To the Editor
The Inhibitor of Kappa Light Polypeptide Gene Enhancer in B-Cells Kinase gene (IKBKG), also known as NF-kappa B Essential Modulator (NEMO) is located on the X chromosome and encodes the regulatory scaffold subunit of the inhibitor of kappa B kinase gamma (IKKγ) of the IKK complex. Upon activation, the IKK complex phosphorylates the inhibitor of kappa B (IKB), leading to its degradation and thereby facilitating nuclear translocation of NF-kappa B and transcription of genes involved in inflammation, immunity and cell survival.
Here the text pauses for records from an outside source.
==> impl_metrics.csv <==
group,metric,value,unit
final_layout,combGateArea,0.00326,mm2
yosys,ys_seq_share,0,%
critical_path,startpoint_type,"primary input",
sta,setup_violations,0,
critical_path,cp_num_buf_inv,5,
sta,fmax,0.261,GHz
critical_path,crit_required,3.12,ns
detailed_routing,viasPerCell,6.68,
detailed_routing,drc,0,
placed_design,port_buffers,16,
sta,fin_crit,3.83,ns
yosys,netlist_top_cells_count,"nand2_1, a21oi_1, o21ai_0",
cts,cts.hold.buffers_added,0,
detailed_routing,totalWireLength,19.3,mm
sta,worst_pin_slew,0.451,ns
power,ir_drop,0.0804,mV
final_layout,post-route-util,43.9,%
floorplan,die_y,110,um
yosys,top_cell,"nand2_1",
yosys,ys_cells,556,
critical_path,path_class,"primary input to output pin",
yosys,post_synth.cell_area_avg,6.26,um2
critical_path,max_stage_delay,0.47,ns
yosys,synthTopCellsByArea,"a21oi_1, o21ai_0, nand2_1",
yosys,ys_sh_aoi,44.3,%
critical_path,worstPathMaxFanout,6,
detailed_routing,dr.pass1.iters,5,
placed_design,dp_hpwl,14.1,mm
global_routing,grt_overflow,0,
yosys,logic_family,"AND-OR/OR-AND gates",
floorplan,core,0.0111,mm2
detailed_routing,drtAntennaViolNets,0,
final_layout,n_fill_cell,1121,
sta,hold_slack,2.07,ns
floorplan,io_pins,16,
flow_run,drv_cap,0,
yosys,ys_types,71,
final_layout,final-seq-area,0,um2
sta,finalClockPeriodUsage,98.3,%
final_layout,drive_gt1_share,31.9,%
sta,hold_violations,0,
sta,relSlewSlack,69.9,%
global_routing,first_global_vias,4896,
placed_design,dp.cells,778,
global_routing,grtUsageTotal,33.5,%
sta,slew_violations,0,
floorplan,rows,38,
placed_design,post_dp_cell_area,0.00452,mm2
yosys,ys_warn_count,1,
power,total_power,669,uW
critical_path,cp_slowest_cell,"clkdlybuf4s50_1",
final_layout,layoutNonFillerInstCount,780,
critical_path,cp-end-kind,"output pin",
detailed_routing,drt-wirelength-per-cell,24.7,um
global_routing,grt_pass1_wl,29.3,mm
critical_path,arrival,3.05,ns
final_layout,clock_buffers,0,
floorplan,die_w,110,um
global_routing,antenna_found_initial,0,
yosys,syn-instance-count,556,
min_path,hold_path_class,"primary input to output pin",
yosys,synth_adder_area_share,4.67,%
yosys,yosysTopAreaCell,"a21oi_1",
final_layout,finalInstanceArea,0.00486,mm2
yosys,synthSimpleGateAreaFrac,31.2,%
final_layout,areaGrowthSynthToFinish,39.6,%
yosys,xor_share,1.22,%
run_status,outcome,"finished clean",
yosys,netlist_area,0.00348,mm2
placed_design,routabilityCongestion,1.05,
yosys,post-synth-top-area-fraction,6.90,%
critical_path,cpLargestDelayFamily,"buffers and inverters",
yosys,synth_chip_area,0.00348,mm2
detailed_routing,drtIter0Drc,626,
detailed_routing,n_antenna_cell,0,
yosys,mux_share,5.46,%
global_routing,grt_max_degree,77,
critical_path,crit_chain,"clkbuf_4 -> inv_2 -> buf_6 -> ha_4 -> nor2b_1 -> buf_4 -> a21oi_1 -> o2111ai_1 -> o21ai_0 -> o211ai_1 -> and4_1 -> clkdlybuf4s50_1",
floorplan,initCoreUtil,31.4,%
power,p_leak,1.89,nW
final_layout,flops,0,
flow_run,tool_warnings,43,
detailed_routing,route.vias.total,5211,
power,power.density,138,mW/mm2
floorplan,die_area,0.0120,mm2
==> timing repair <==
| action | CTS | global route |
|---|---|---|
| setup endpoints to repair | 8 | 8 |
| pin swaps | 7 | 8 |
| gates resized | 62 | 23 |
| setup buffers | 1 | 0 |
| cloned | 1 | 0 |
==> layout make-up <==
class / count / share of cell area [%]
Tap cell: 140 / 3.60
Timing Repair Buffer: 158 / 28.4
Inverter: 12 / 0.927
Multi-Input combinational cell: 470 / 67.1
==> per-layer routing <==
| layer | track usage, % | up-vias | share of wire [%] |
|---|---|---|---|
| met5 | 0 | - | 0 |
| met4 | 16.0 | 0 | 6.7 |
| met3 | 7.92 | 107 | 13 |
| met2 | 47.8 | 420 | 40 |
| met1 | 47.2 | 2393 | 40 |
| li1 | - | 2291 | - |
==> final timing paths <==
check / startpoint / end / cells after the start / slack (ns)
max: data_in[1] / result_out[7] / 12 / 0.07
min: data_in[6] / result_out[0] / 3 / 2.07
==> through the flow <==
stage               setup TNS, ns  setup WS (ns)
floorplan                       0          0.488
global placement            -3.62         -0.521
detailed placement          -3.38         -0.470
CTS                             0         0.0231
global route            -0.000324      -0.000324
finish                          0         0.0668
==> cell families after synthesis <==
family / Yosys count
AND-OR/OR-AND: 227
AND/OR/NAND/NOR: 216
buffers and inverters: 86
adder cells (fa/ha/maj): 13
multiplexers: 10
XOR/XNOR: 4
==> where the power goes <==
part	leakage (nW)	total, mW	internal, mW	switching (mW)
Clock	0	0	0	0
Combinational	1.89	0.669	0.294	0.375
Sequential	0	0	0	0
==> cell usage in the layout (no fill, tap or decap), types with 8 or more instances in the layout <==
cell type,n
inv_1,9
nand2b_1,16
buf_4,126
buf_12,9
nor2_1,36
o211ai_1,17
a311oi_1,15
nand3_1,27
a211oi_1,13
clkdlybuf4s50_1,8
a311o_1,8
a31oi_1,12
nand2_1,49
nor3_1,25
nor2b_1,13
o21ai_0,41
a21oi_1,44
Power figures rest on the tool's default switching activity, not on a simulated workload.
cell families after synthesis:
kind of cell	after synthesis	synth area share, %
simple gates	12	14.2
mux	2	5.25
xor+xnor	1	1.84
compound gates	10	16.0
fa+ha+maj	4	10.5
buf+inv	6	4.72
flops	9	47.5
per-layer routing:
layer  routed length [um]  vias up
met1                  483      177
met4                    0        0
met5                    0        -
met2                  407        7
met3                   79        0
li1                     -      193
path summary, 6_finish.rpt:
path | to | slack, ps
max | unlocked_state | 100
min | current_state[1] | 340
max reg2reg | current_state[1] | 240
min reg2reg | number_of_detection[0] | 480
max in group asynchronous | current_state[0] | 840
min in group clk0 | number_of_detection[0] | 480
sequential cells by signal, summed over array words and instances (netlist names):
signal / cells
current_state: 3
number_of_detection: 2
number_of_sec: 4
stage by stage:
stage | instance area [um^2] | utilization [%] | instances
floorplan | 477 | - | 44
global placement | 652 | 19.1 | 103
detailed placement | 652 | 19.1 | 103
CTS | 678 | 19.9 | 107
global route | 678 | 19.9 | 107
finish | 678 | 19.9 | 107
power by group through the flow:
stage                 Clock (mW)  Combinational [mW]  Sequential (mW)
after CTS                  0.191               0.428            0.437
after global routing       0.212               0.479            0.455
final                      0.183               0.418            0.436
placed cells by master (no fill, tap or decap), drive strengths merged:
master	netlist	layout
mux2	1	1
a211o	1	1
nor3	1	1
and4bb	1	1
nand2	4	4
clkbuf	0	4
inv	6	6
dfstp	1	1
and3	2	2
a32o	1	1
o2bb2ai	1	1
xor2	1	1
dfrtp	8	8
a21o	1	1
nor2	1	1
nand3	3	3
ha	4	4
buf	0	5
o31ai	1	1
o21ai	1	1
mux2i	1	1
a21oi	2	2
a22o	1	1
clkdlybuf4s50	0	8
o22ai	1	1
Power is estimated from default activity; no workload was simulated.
Amorphic mutations in IKKγ producing a complete loss of functional protein cause incontinentia pigmenti (IP) in females, while they are embryonically lethal in most affected males[1]. On the other hand, hypomorphic IKBKG/NEMO mutations in males that impair but do not abolish NF-kappa B signaling lead to hypohidrotic ectodermal dysplasia with immunodeficiency (EDA-ID) as well as immunodeficiency without EDA [2]. Multiple transcript variants encoding different isoforms of this gene have been identified [3]. A pseudogene encoding exons 3–10 is located in an adjacent region of the X-chromosome making diagnosis based on sequencing of gDNA challenging [4]. EDA-ID is inherited as an X-linked recessive disorder, although an autosomal dominant form, due to IKBA mutations, has been described [5]. Furthermore, IKBKB mutations cause an autosomal recessive immunodeficiency without signs of ectodermal dysplasia [6].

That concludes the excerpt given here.